Mais les vrais compagnons de Paul sont les fantômes de son passé ; Winona, sa femme. Nouk, sa chienne. Le pasteur, son père… Un passé qui revient le hanter sans cesse. Comment en est-il arrivé là ? Lui, devenu à 35 ans la bonne fée de l’Excelsior, un immeuble de propriétaires aisés. Pour eux, il est « le superintendant, le concierge, le factotum, l’infirmier, le confesseur, le jardinier, le psychologue, l’électronicien, le plombier, l’électricien, le cuisiniste, le chimiste, le mécanicien, bref l’honorable gardien de ce petit temple dont je possédais presque toutes les clés, dont je connaissais tous les secrets. » Pendant 26 ans, Paul endosse tous les rôles, avec le sourire. Jusqu’à ce que le directeur de l’établissement change.
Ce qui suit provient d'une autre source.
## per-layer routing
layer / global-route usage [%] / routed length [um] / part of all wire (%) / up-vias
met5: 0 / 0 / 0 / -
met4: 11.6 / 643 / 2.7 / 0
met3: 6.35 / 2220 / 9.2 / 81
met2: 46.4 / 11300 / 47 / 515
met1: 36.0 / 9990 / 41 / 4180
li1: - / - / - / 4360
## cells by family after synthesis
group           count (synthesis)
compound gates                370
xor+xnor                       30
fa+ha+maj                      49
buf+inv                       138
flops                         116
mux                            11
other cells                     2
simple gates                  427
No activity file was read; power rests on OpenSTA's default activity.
===== config.mk =====
export PLATFORM = sky130hd
export DESIGN_NAME = seq_multiplier_flat
export DESIGN_NICKNAME = d
export VERILOG_FILES = /design/src/rtl/seq_multiplier_if.sv /design/src/rtl/seq_multiplier.sv /design/src/flat_wrapper.sv
export SDC_FILE = /design/constraint.sdc
export NUM_CORES = 1
export LEC_CHECK = 0
export CORE_UTILIZATION = 51
export CTS_CLUSTER_DIAMETER = 80
export DETAILED_ROUTE_END_ITERATION = 7
export PLACE_DENSITY = 0.75
export SETUP_SLACK_MARGIN = 0.5
export SYNTH_ARGS = -nofsm -noshare
export SYNTH_HDL_FRONTEND = slang
export SYNTH_SLANG_ARGS = --single-unit

===== constraint.sdc =====
create_clock -name clk -period 3.1 [get_ports clk]
set_input_delay 0.775 -clock clk [delete_from_list [all_inputs] [get_ports clk]]
set_output_delay 0.775 -clock clk [all_outputs]
set_load 0.05 [all_outputs]

===== src/rtl/seq_multiplier_if.sv =====
// Operand/product handshake bundle for seq_multiplier.
// master = operand source and product sink; slave = the multiplier.
interface seq_multiplier_if #(
    parameter int WIDTH = 8
);
    logic                 in_valid;
    logic                 in_ready;
    logic [WIDTH-1:0]     input_1;
    logic [WIDTH-1:0]     input_2;
    logic                 out_valid;
    logic                 out_ready;
    logic [2*WIDTH-1:0]   output_3;
    logic                 busy;

    modport master (
        output in_valid, input_1, input_2, out_ready,
        input  in_ready, out_valid, output_3, busy
    );

    modport slave (
        input  in_valid, input_1, input_2, out_ready,
        output in_ready, out_valid, output_3, busy
    );
endinterface
`config.mk`:
```
export PLATFORM = sky130hd
export DESIGN_NAME = dma_copy_engine
export DESIGN_NICKNAME = d
export VERILOG_FILES = /design/src/rtl/dma_pkg.sv /design/src/rtl/dma_regfile.sv /design/src/rtl/dma_copy_engine.sv
export SDC_FILE = /design/constraint.sdc
export NUM_CORES = 1
export LEC_CHECK = 0
export BUFFER_PORTS_ARGS = -buffer_cell sky130_fd_sc_hd__buf_2
export CAP_MARGIN = 20
export CORE_MARGIN = 5
export CORE_UTILIZATION = 58
export DETAILED_ROUTE_END_ITERATION = 8
export GPL_ROUTABILITY_DRIVEN = 0
export GPL_TIMING_DRIVEN = 0
export PLACE_DENSITY = 0.81
export SLEW_MARGIN = 25
export SYNTH_ARGS = -nofsm -noshare
export SYNTH_HDL_FRONTEND = slang
export SYNTH_SLANG_ARGS = --single-unit
```
`constraint.sdc`:
```
create_clock -name clk -period 6 [get_ports clk]
set_input_delay 1.2 -clock clk [delete_from_list [all_inputs] [get_ports clk]]
set_output_delay 1.2 -clock clk [all_outputs]
set_load 0.02 [all_outputs]
```
===== src/rtl/switch_port_voq.sv =====
// Ingress port with one VOQ per destination: push steering, BLOCK/DROP ready
// policy and saturating per-queue drop counters.
module switch_port_voq
  import switch_pkg::*;
#(
  parameter int WIDTH   = DEF_WIDTH,
  parameter int DEPTH   = DEF_DEPTH,
  parameter int N_PORTS = DEF_N_PORTS,
  parameter int CNT_W   = 8,
  localparam int DW = dest_w(N_PORTS),
  localparam int LW = $clog2(DEPTH + 1)
) (
  input  logic                     clk,
  input  logic                     rst_n,
  input  logic                     mode_i,
  input  logic                     flush_i,
  input  logic                     valid_in,
  output logic                     ready_out,
  input  logic [WIDTH-1:0]         data_in,
  input  logic [DW-1:0]            target_in,
  output logic [N_PORTS-1:0]       req_o,
  input  logic [N_PORTS-1:0]       grant_i,
  output logic [N_PORTS*WIDTH-1:0] data_o,
  output logic [N_PORTS*LW-1:0]    level_o,
  output logic [N_PORTS*CNT_W-1:0] drop_cnt_o
);

  logic [N_PORTS-1:0]            full, empty, pop, push;
  logic [N_PORTS-1:0][CNT_W-1:0] drop_cnt_q, drop_cnt_d;
  mode_e                         mode;
  logic                          tgt_ok, tgt_full, tgt_pop, fire;

  assign mode       = mode_e'(mode_i);
  assign req_o      = ~empty;
  assign pop        = grant_i & req_o;
  assign drop_cnt_o = drop_cnt_q;
  assign tgt_ok     = ({1'b0, target_in} < (DW + 1)'(N_PORTS));

  // Only the addressed queue's state may influence ready_out (no HOL blocking).
  always_comb begin
    tgt_full = 1'b0;
    tgt_pop  = 1'b0;
    for (int d = 0; d < N_PORTS; d++) begin
      if (tgt_ok && target_in == DW'(d)) begin
        tgt_full = full[d];
        tgt_pop  = pop[d];
      end
    end
    ready_out = (mode == MODE_DROP) ? 1'b1 : (!tgt_full || tgt_pop);
    fire      = valid_in && ready_out;
  end

  always_comb begin
    push       = '0;
    drop_cnt_d = drop_cnt_q;
    for (int d = 0; d < N_PORTS; d++) begin
      push[d] = fire && tgt_ok && (target_in == DW'(d));
      if (push[d] && full[d] && !pop[d] && !flush_i &&
          drop_cnt_q[d] != {CNT_W{1'b1}}) begin
        drop_cnt_d[d] = drop_cnt_q[d] + CNT_W'(1);
      end
    end
  end

  always_ff @(posedge clk or negedge rst_n) begin
    if (!rst_n) drop_cnt_q <= '0;
    else        drop_cnt_q <= drop_cnt_d;
  end

  for (genvar d = 0; d < N_PORTS; d++) begin : g_voq
    voq_fifo #(.WIDTH(WIDTH), .DEPTH(DEPTH)) u_voq (
      .clk     (clk),
      .rst_n   (rst_n),
      .flush_i (flush_i),
      .push_i  (push[d]),
      .pop_i   (pop[d]),
      .wdata_i (data_in),
      .rdata_o (data_o[d*WIDTH +: WIDTH]),
      .level_o (level_o[d*LW +: LW]),
      .full_o  (full[d]),
      .empty_o (empty[d])
    );
  end

  a_target_in_range : assert property (@(posedge clk) disable iff (!rst_n)
    valid_in |-> tgt_ok);

endmodule

===== config.mk =====
export PLATFORM = sky130hd
export DESIGN_NAME = switch_port_voq
export DESIGN_NICKNAME = d
export VERILOG_FILES = /design/src/rtl/switch_pkg.sv /design/src/rtl/voq_fifo.sv /design/src/rtl/switch_port_voq.sv
export SDC_FILE = /design/constraint.sdc
export NUM_CORES = 1
export LEC_CHECK = 0
export CELL_PAD_IN_SITES_DETAIL_PLACEMENT = 1
export CELL_PAD_IN_SITES_GLOBAL_PLACEMENT = 2
export CORE_ASPECT_RATIO = 0.9
export CORE_MARGIN = 1
export CORE_UTILIZATION = 43
export DETAILED_ROUTE_END_ITERATION = 10
export HOLD_SLACK_MARGIN = 0.1
export PLACE_DENSITY = 0.9
export SLEW_MARGIN = 40
export SYNTH_ARGS = -nofsm -noshare
export SYNTH_HDL_FRONTEND = slang
export SYNTH_SLANG_ARGS = --single-unit

===== constraint.sdc =====
create_clock -name clk -period 3.05 [get_ports clk]
set_input_delay 0.61 -clock clk [delete_from_list [all_inputs] [get_ports clk]]
set_output_delay 0.61 -clock clk [all_outputs]
set_load 0.02 [all_outputs]
<file path="config.mk">
export PLATFORM = sky130hd
export DESIGN_NAME = camera_controller_flat
export DESIGN_NICKNAME = d
export VERILOG_FILES = /design/src/rtl/camera_controller_if.sv /design/src/rtl/camera_controller.sv /design/src/flat_wrapper.sv
export SDC_FILE = /design/constraint.sdc
export NUM_CORES = 1
export LEC_CHECK = 0
export CAP_MARGIN = 20
export CORE_MARGIN = 5
export CORE_UTILIZATION = 26
export CTS_CLUSTER_DIAMETER = 60
export DETAILED_ROUTE_END_ITERATION = 8
export DONT_BUFFER_PORTS = 1
export PLACE_DENSITY = 0.38
export SLEW_MARGIN = 20
export SYNTH_ARGS = -nofsm -noshare
export SYNTH_HDL_FRONTEND = slang
export SYNTH_SLANG_ARGS = --single-unit
</file>
<file path="constraint.sdc">
create_clock -name clk_in -period 5.7 [get_ports clk_in]
set_clock_uncertainty 0.05 [all_clocks]
set_input_delay 0.855 -clock clk_in [delete_from_list [all_inputs] [get_ports clk_in]]
set_output_delay 0.855 -clock clk_in [all_outputs]
set_load 0.05 [all_outputs]
</file>
`src/rtl/ram64_block_mover_pkg.sv`:
```
// Shared constants and state encoding for the RAM64 block mover.
// Default widths describe a 64-word, 16-bit RAM.
package ram_mover_pkg;
  localparam int DEF_ADDR_W = 6;
  localparam int DEF_DATA_W = 16;
  localparam int DEF_LEN_W  = 7;
  localparam int MAX_LEN    = 2**DEF_ADDR_W;

  typedef enum logic [2:0] {
    IDLE = 3'd0,
    FILL = 3'd1,
    RD   = 3'd2,
    WR   = 3'd3,
    DONE = 3'd4
  } state_t;

  localparam logic OP_FILL = 1'b0;
  localparam logic OP_COPY = 1'b1;
endpackage

```
`src/rtl/ram64_block_mover_if.sv`:
```
// Command, host pass-through and RAM-port bundle for the block mover.
// master = parent/host side, slave = the mover itself.
interface ram64_block_mover_if import ram_mover_pkg::*; #(
  parameter int ADDR_W = DEF_ADDR_W,
  parameter int DATA_W = DEF_DATA_W,
  parameter int LEN_W  = DEF_LEN_W
);
  logic              start;
  logic              op;
  logic [ADDR_W-1:0] src;
  logic [ADDR_W-1:0] dst;
  logic [LEN_W-1:0]  len;
  logic [DATA_W-1:0] fill_val;
  logic [DATA_W-1:0] host_in;
  logic              host_load;
  logic [ADDR_W-1:0] host_addr;
  logic [DATA_W-1:0] host_out;
  logic              host_ready;
  logic              busy;
  logic              done;
  logic [DATA_W-1:0] mem_in;
  logic              mem_load;
  logic [ADDR_W-1:0] mem_addr;
  logic [DATA_W-1:0] mem_out;

  modport master (
    output start, op, src, dst, len, fill_val, host_in, host_load, host_addr, mem_out,
    input  host_out, host_ready, busy, done, mem_in, mem_load, mem_addr
  );

  modport slave (
    input  start, op, src, dst, len, fill_val, host_in, host_load, host_addr, mem_out,
    output host_out, host_ready, busy, done, mem_in, mem_load, mem_addr
  );
endinterface

```
`src/rtl/ram64_block_mover.sv`:
```
// Sequencer owning a RAM64 port: host pass-through in IDLE, block FILL or
// forward block COPY otherwise. The RAM itself is instantiated by the parent.
module ram64_block_mover import ram_mover_pkg::*; #(
  parameter int ADDR_W = DEF_ADDR_W,
  parameter int DATA_W = DEF_DATA_W,
  parameter int LEN_W  = DEF_LEN_W
) (
  input logic CLK,
  input logic reset,
  ram64_block_mover_if.slave bus
);
  localparam int MAX_WORDS = 2**ADDR_W;

  state_t            state_q, state_d;
  logic [ADDR_W-1:0] src_q, dst_q;
  logic [LEN_W-1:0]  cnt_q, len_sat;
  logic [DATA_W-1:0] fill_q, data_q;

  logic [ADDR_W-1:0] mem_addr;
  logic [DATA_W-1:0] mem_in;
  logic              mem_load, busy, done, host_ready;

  assign len_sat = (bus.len > LEN_W'(MAX_WORDS)) ? LEN_W'(MAX_WORDS) : bus.len;

  always_ff @(posedge CLK) begin
    if (reset) begin
      state_q <= IDLE;
      cnt_q   <= '0;
      data_q  <= '0;
      src_q   <= '0;
      dst_q   <= '0;
      fill_q  <= '0;
    end else begin
      state_q <= state_d;
      case (state_q)
        IDLE: if (bus.start) begin
          src_q  <= bus.src;
          dst_q  <= bus.dst;
          fill_q <= bus.fill_val;
          cnt_q  <= len_sat;
        end
        FILL, WR: begin
          dst_q <= dst_q + ADDR_W'(1);
          cnt_q <= cnt_q - LEN_W'(1);
        end
        RD: begin
          data_q <= bus.mem_out;
          src_q  <= src_q + ADDR_W'(1);
        end
        default: ;
      endcase
    end
  end

  always_comb begin
    state_d    = state_q;
    mem_addr   = bus.host_addr;
    mem_in     = bus.host_in;
    mem_load   = 1'b0;
    busy       = 1'b0;
    done       = 1'b0;
    host_ready = 1'b0;
    case (state_q)
      IDLE: begin
        host_ready = 1'b1;
        mem_load   = bus.host_load;
        if (bus.start) begin
          if (len_sat == '0)          state_d = DONE;
          else if (bus.op == OP_COPY) state_d = RD;
          else                        state_d = FILL;
        end
      end
      FILL: begin
        busy     = 1'b1;
        mem_addr = dst_q;
        mem_in   = fill_q;
        mem_load = 1'b1;
        if (cnt_q == LEN_W'(1)) state_d = DONE;
      end
      RD: begin
        busy     = 1'b1;
        mem_addr = src_q;
        state_d  = WR;
      end
      WR: begin
        busy     = 1'b1;
        mem_addr = dst_q;
        mem_in   = data_q;
        mem_load = 1'b1;
        state_d  = (cnt_q == LEN_W'(1)) ? DONE : RD;
      end
      DONE: begin
        done    = 1'b1;
        state_d = IDLE;
      end
      default: state_d = IDLE;
    endcase
    // a reset cycle must never commit a write, whatever the state drives
    if (reset) mem_load = 1'b0;
  end

  assign bus.mem_addr   = mem_addr;
  assign bus.mem_in     = mem_in;
  assign bus.mem_load   = mem_load;
  assign bus.busy       = busy;
  assign bus.done       = done;
  assign bus.host_ready = host_ready;
  assign bus.host_out   = bus.mem_out;
endmodule
```
`src/flat_wrapper.sv`:
```
// flat-port wrapper written by rule: the top's interface ports become plain ports
module ram64_block_mover_flat import ram_mover_pkg::*;
#(
  parameter int ADDR_W = DEF_ADDR_W,
  parameter int DATA_W = DEF_DATA_W,
  parameter int LEN_W  = DEF_LEN_W
)
  (CLK, reset, bus_start, bus_op, bus_src, bus_dst, bus_len, bus_fill_val, bus_host_in, bus_host_load, bus_host_addr, bus_mem_out, bus_host_out, bus_host_ready, bus_busy, bus_done, bus_mem_in, bus_mem_load, bus_mem_addr);
  ram64_block_mover_if #(.ADDR_W(ADDR_W), .DATA_W(DATA_W), .LEN_W(LEN_W)) bus_i ();
  input logic CLK;
  input logic reset;
  input wire logic [$bits(bus_i.start)-1:0] bus_start;
  input wire logic [$bits(bus_i.op)-1:0] bus_op;
  input wire logic [$bits(bus_i.src)-1:0] bus_src;
  input wire logic [$bits(bus_i.dst)-1:0] bus_dst;
  input wire logic [$bits(bus_i.len)-1:0] bus_len;
  input wire logic [$bits(bus_i.fill_val)-1:0] bus_fill_val;
  input wire logic [$bits(bus_i.host_in)-1:0] bus_host_in;
  input wire logic [$bits(bus_i.host_load)-1:0] bus_host_load;
  input wire logic [$bits(bus_i.host_addr)-1:0] bus_host_addr;
  input wire logic [$bits(bus_i.mem_out)-1:0] bus_mem_out;
  output wire logic [$bits(bus_i.host_out)-1:0] bus_host_out;
  output wire logic [$bits(bus_i.host_ready)-1:0] bus_host_ready;
  output wire logic [$bits(bus_i.busy)-1:0] bus_busy;
  output wire logic [$bits(bus_i.done)-1:0] bus_done;
  output wire logic [$bits(bus_i.mem_in)-1:0] bus_mem_in;
  output wire logic [$bits(bus_i.mem_load)-1:0] bus_mem_load;
  output wire logic [$bits(bus_i.mem_addr)-1:0] bus_mem_addr;
  assign bus_i.start = bus_start;
  assign bus_i.op = bus_op;
  assign bus_i.src = bus_src;
  assign bus_i.dst = bus_dst;
  assign bus_i.len = bus_len;
  assign bus_i.fill_val = bus_fill_val;
  assign bus_i.host_in = bus_host_in;
  assign bus_i.host_load = bus_host_load;
  assign bus_i.host_addr = bus_host_addr;
  assign bus_i.mem_out = bus_mem_out;
  assign bus_host_out = bus_i.host_out;
  assign bus_host_ready = bus_i.host_ready;
  assign bus_busy = bus_i.busy;
  assign bus_done = bus_i.done;
  assign bus_mem_in = bus_i.mem_in;
  assign bus_mem_load = bus_i.mem_load;
  assign bus_mem_addr = bus_i.mem_addr;
  ram64_block_mover #(.ADDR_W(ADDR_W), .DATA_W(DATA_W), .LEN_W(LEN_W)) u_core (.CLK(CLK), .reset(reset), .bus(bus_i));
endmodule
```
Le roman alterne passé et présent – on découvre un Paul aux origines danoises assez attachant, un anti-héros qui pourrait être vous comme moi. Il évoque ses souvenirs d’enfance, raconte ses parents, leur rencontre, leur séparation. Chapitre après chapitre, les murs de la prison s’effacent pour laisser place au passé, entre ironie et drame.

Un roman doux amer – savant cocktail d’ironie et d’émotion – que j’ai dégusté paisiblement, savourant l’humour toujours subtil de Jean-Paul Dubois. 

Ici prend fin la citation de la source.